▶ [WORK TO COMPLETE] Among the lines below, count those with "done". Give the total alone.

▶ [Collected data]
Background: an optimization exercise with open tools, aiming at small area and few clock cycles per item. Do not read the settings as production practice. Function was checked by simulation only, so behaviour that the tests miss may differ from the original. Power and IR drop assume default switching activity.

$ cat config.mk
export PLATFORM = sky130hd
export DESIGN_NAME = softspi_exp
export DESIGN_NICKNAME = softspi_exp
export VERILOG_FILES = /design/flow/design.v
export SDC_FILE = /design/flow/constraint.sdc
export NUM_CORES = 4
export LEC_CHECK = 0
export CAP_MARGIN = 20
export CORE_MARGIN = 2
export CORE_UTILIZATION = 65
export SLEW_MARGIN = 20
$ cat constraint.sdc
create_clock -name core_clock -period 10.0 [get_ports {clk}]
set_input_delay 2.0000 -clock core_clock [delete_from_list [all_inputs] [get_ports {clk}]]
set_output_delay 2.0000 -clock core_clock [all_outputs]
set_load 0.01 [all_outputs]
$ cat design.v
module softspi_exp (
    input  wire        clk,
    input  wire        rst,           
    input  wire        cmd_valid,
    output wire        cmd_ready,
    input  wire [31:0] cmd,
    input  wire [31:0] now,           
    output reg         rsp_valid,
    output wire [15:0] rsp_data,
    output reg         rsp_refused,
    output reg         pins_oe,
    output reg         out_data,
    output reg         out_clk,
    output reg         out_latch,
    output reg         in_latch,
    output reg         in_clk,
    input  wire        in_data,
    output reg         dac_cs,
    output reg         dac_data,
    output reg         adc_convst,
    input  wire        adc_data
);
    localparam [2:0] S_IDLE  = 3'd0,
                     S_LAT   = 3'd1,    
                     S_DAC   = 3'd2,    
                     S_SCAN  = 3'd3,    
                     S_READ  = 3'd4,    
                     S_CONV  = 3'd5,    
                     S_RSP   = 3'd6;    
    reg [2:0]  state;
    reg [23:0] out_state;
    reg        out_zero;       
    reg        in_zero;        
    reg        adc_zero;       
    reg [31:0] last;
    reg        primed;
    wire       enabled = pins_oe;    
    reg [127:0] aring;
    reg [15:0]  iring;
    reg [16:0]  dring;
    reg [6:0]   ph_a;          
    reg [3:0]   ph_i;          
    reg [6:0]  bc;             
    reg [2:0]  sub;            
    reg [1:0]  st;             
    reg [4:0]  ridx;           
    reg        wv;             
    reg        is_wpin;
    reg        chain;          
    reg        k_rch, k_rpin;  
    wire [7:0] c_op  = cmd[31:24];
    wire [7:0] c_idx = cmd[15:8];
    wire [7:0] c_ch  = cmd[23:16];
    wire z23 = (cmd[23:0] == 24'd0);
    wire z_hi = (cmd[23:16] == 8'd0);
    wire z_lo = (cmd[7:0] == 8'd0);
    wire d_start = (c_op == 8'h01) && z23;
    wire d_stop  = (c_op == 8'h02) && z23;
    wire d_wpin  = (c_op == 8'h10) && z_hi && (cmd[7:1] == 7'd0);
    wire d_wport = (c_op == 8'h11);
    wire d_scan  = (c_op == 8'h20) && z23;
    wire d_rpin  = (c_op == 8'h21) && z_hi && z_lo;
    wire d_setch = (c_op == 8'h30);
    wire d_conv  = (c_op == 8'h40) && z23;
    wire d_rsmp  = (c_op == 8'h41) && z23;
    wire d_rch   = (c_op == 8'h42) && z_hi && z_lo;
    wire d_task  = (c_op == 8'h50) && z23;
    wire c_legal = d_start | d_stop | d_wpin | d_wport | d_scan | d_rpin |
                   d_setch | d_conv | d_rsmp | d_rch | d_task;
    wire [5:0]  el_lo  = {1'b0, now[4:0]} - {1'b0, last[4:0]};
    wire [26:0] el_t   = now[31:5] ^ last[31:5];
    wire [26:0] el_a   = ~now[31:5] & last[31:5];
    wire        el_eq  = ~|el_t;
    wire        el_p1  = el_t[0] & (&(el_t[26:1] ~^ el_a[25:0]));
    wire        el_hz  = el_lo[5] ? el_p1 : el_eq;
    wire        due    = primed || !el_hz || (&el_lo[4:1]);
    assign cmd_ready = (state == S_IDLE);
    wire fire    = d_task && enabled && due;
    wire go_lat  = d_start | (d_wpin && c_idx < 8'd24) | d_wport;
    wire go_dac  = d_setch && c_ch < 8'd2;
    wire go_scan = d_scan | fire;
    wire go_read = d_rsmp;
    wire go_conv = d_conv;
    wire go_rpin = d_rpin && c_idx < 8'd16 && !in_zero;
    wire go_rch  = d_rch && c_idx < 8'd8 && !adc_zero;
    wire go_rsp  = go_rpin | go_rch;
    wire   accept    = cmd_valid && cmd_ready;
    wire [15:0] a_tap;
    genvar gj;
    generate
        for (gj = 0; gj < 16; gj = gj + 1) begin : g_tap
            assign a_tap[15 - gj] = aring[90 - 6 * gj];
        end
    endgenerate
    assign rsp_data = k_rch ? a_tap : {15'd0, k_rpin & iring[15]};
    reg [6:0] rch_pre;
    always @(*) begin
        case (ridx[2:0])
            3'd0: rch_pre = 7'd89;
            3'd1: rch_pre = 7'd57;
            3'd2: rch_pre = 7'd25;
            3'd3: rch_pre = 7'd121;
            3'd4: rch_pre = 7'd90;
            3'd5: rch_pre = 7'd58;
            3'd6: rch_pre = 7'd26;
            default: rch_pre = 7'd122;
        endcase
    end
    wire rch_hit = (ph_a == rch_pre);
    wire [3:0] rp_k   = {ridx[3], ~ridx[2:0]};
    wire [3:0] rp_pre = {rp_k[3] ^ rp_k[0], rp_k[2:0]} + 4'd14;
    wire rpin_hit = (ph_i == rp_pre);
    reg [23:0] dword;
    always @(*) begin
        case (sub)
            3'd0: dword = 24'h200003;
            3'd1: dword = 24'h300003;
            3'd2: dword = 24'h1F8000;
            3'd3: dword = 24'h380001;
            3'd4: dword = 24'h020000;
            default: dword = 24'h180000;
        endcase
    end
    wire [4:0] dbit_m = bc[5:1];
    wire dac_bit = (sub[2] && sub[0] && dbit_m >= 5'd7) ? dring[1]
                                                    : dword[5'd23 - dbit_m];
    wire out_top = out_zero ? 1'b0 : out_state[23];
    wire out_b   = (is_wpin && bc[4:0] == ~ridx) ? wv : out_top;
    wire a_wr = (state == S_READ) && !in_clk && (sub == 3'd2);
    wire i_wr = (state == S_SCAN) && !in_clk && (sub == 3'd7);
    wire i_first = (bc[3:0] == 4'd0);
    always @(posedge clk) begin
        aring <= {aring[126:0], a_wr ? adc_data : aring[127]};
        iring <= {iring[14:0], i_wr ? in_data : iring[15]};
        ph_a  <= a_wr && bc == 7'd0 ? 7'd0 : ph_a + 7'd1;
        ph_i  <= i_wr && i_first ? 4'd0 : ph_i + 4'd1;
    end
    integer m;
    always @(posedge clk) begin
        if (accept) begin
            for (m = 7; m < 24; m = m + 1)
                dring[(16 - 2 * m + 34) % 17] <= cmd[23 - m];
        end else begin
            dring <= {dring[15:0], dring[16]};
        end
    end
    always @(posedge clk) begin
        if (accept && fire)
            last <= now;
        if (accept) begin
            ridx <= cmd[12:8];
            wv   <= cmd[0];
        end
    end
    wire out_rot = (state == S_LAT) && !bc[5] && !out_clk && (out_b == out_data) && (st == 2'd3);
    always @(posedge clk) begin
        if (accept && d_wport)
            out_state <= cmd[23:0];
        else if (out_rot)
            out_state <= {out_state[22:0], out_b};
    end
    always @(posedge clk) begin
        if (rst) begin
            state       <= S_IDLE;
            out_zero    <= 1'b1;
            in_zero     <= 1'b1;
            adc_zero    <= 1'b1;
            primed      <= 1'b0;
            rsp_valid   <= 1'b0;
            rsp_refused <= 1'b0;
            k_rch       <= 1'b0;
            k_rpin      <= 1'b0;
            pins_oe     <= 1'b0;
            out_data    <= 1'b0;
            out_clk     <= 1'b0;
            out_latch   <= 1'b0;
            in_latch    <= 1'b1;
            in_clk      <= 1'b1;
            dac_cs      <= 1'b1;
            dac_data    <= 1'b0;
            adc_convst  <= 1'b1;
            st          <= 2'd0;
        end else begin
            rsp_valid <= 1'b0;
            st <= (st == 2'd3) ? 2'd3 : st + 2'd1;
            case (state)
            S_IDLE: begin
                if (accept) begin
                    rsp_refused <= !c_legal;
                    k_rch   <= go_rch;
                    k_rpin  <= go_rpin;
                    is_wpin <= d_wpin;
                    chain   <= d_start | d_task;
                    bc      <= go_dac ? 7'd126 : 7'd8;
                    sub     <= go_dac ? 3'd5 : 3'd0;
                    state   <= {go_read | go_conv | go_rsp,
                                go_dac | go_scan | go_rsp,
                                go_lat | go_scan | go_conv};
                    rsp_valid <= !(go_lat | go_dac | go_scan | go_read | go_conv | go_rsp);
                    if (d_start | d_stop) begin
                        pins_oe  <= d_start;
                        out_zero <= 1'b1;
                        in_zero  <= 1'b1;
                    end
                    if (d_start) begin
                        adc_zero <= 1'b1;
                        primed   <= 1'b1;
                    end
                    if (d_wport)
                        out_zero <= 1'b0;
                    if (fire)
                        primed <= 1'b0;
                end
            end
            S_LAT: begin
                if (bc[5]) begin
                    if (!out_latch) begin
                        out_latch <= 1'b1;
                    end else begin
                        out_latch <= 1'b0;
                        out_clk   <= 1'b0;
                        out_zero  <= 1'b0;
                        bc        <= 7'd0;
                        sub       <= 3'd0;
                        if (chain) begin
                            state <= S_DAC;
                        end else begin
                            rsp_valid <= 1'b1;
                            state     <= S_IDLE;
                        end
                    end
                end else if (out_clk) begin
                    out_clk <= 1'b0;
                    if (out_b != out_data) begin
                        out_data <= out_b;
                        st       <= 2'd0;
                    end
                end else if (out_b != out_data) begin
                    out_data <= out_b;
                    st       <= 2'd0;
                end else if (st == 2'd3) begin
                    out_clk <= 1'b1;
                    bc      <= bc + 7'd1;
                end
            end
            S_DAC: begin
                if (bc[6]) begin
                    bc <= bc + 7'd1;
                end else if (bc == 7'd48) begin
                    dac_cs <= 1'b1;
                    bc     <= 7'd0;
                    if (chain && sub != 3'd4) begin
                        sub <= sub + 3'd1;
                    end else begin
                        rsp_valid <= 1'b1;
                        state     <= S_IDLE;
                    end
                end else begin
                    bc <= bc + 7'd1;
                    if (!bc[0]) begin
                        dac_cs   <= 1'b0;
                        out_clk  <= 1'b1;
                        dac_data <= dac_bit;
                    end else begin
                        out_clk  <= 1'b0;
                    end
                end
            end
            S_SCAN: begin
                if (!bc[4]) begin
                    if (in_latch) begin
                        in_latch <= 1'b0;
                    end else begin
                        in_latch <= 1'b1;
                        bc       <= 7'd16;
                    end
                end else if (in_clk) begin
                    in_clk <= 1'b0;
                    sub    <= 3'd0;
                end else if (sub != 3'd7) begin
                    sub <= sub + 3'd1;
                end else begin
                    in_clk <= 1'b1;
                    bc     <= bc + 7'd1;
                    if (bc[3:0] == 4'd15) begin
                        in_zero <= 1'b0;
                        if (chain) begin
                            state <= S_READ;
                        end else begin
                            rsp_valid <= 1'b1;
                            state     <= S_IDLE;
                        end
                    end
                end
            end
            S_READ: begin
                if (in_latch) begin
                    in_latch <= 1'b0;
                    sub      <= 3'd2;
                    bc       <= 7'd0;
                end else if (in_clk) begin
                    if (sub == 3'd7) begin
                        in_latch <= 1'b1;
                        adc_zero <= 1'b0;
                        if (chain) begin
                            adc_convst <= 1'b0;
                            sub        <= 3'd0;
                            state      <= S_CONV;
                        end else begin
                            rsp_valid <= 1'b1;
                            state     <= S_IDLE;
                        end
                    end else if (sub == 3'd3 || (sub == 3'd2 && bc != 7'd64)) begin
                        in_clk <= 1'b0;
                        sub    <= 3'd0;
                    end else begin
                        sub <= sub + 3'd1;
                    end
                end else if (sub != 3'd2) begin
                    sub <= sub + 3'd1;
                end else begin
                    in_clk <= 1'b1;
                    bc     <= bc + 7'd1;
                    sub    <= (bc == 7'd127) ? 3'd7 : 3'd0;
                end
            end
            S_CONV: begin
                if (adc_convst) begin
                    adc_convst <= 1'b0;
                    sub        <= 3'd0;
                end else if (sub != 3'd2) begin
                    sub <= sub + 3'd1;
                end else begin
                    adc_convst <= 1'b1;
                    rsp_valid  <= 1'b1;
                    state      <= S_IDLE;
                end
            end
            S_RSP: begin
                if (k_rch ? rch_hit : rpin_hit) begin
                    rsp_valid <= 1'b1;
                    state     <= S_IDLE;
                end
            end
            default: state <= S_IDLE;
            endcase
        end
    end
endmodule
...
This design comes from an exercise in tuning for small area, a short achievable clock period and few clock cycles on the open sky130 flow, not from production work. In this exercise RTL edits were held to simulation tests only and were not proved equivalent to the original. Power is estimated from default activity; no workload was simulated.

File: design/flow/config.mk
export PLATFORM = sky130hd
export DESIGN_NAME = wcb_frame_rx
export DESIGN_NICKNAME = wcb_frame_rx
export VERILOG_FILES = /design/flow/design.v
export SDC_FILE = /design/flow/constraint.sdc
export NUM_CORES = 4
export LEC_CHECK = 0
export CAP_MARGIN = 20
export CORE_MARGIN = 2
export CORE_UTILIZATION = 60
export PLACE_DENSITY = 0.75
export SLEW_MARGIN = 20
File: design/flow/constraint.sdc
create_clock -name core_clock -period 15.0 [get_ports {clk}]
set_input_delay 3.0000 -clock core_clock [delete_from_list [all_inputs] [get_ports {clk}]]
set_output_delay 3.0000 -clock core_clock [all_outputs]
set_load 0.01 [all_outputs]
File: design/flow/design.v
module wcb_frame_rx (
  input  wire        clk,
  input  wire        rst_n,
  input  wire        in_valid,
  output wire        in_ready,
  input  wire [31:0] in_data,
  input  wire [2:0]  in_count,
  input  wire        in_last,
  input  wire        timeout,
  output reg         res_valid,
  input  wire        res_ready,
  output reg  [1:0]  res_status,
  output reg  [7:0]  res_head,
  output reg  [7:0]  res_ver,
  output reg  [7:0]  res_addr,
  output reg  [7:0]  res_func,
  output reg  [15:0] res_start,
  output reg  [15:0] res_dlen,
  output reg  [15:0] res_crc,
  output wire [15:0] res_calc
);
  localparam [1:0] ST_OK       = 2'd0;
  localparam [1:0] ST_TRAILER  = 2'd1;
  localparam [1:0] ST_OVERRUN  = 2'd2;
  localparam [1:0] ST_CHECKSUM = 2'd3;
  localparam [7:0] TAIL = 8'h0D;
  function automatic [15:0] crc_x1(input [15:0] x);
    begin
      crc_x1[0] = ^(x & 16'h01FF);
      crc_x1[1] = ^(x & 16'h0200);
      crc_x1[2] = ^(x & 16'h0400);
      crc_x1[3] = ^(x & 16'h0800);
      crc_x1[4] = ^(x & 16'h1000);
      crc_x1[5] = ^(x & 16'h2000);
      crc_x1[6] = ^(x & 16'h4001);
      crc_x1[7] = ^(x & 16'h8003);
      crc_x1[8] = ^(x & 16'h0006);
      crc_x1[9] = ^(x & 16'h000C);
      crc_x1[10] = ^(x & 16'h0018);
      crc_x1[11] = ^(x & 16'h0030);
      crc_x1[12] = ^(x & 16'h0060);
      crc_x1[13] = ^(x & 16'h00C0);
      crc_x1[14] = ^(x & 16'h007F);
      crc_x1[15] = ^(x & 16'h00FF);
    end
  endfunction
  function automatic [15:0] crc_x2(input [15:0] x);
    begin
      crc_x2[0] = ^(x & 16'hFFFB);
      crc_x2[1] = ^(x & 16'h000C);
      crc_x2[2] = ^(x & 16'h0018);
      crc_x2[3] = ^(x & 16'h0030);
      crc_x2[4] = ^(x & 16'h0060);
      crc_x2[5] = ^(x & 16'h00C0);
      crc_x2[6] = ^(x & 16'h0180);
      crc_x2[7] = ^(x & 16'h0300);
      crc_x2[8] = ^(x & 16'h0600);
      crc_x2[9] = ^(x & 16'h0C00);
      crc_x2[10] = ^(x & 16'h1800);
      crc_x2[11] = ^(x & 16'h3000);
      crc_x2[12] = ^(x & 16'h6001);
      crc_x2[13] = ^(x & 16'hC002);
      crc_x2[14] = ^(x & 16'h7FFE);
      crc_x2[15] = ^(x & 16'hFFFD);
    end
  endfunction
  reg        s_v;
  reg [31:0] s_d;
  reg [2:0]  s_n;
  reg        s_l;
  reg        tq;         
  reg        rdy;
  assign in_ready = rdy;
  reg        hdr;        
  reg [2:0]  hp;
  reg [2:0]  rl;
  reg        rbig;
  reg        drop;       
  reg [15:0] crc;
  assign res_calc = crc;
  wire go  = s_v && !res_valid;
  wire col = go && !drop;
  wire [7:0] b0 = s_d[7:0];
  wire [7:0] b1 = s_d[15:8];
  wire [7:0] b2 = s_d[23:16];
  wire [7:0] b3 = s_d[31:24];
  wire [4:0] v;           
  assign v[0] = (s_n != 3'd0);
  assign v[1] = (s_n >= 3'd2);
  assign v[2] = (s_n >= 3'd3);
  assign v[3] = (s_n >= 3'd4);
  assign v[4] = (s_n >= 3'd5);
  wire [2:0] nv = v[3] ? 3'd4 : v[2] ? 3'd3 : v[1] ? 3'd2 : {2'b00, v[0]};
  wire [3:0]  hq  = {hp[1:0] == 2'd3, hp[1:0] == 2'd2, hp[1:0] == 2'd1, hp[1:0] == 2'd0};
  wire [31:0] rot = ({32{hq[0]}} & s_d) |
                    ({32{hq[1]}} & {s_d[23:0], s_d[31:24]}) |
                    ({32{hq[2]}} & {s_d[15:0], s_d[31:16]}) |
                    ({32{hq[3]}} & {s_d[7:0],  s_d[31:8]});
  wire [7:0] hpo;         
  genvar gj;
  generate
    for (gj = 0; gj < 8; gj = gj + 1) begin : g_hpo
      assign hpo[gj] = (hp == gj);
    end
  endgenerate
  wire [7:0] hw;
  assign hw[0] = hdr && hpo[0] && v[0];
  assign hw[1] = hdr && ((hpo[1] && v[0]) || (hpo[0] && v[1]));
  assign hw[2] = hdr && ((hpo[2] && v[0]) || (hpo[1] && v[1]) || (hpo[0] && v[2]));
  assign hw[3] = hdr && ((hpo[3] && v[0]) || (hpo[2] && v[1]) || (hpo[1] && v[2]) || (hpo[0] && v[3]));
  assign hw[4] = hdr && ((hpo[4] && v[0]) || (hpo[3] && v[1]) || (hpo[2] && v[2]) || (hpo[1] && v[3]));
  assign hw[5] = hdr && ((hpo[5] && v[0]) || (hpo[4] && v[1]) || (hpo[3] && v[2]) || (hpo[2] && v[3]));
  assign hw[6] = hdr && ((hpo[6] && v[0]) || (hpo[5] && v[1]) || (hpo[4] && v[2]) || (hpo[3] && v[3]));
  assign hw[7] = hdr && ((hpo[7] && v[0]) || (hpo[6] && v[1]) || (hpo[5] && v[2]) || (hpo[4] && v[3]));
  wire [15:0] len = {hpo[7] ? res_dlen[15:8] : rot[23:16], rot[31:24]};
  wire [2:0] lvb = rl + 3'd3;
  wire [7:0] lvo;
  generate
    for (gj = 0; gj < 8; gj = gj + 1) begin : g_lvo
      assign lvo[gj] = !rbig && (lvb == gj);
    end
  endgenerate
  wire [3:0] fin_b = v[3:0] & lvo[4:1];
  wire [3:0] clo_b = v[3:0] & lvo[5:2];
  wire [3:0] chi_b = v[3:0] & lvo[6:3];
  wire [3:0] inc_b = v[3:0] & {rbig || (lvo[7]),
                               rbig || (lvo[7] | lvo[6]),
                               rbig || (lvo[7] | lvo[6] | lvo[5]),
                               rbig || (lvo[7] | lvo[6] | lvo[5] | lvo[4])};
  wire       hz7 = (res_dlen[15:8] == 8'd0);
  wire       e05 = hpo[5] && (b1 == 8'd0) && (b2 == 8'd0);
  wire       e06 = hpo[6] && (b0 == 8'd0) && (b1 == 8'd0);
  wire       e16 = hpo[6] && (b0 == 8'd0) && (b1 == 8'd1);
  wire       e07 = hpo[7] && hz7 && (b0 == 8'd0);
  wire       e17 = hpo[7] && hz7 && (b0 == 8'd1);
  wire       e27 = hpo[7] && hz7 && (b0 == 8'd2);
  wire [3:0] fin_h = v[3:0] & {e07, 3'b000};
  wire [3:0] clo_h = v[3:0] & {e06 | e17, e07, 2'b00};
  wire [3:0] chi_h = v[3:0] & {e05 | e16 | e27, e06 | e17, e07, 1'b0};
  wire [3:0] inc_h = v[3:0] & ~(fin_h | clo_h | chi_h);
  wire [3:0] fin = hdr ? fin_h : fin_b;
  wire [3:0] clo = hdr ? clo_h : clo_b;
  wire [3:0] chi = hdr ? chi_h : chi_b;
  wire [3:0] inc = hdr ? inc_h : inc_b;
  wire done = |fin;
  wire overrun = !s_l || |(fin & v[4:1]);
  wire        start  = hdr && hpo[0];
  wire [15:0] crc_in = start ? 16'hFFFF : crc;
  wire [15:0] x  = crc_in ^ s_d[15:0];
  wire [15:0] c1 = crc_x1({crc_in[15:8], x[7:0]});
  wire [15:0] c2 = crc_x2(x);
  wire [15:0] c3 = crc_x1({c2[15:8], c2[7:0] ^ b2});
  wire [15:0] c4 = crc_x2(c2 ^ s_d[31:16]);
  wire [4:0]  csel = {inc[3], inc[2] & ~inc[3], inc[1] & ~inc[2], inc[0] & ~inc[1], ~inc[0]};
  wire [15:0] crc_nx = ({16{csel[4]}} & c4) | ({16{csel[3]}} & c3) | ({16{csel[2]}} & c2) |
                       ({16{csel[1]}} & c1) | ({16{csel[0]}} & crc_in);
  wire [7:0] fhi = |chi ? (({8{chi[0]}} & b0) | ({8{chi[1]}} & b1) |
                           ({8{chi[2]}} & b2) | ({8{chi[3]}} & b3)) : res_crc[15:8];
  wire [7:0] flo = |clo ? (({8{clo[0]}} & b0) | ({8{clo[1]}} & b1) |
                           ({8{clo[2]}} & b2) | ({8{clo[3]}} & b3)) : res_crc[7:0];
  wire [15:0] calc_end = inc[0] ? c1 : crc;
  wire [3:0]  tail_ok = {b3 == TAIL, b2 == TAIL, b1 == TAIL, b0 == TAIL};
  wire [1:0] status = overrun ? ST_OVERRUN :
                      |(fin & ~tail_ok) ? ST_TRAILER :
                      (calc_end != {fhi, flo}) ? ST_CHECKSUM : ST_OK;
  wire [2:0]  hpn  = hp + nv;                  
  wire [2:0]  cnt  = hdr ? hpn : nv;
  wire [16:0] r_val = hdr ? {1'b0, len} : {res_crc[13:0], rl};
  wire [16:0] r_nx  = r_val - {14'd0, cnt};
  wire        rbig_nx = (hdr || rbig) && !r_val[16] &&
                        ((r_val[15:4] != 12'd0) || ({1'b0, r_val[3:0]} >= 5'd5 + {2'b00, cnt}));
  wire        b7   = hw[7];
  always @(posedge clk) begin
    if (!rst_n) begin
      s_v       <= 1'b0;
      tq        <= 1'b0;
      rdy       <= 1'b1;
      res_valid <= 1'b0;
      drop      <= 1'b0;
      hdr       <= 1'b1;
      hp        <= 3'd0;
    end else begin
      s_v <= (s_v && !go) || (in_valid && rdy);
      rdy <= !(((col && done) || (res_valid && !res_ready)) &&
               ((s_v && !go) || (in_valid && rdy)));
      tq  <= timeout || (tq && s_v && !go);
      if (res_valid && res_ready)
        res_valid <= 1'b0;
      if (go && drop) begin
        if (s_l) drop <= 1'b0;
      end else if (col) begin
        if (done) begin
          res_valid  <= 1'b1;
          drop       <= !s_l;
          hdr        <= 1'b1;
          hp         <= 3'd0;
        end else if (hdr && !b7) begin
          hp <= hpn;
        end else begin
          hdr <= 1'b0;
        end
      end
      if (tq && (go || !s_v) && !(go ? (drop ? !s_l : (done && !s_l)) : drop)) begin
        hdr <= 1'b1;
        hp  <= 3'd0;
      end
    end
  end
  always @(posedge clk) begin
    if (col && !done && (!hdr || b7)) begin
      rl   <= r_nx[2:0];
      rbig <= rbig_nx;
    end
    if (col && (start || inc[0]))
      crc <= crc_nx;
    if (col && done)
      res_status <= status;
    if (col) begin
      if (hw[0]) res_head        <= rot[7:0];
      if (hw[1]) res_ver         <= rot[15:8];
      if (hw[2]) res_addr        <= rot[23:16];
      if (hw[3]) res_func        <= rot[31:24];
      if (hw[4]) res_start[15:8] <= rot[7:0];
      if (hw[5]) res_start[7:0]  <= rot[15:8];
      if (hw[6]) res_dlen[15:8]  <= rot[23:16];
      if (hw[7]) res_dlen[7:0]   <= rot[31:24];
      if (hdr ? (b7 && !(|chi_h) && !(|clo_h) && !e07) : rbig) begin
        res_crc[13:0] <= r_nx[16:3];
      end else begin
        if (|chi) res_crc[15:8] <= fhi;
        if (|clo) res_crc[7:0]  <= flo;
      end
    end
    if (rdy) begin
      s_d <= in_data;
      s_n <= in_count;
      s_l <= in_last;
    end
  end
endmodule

▶ [EXERCISE RESPONSE] 6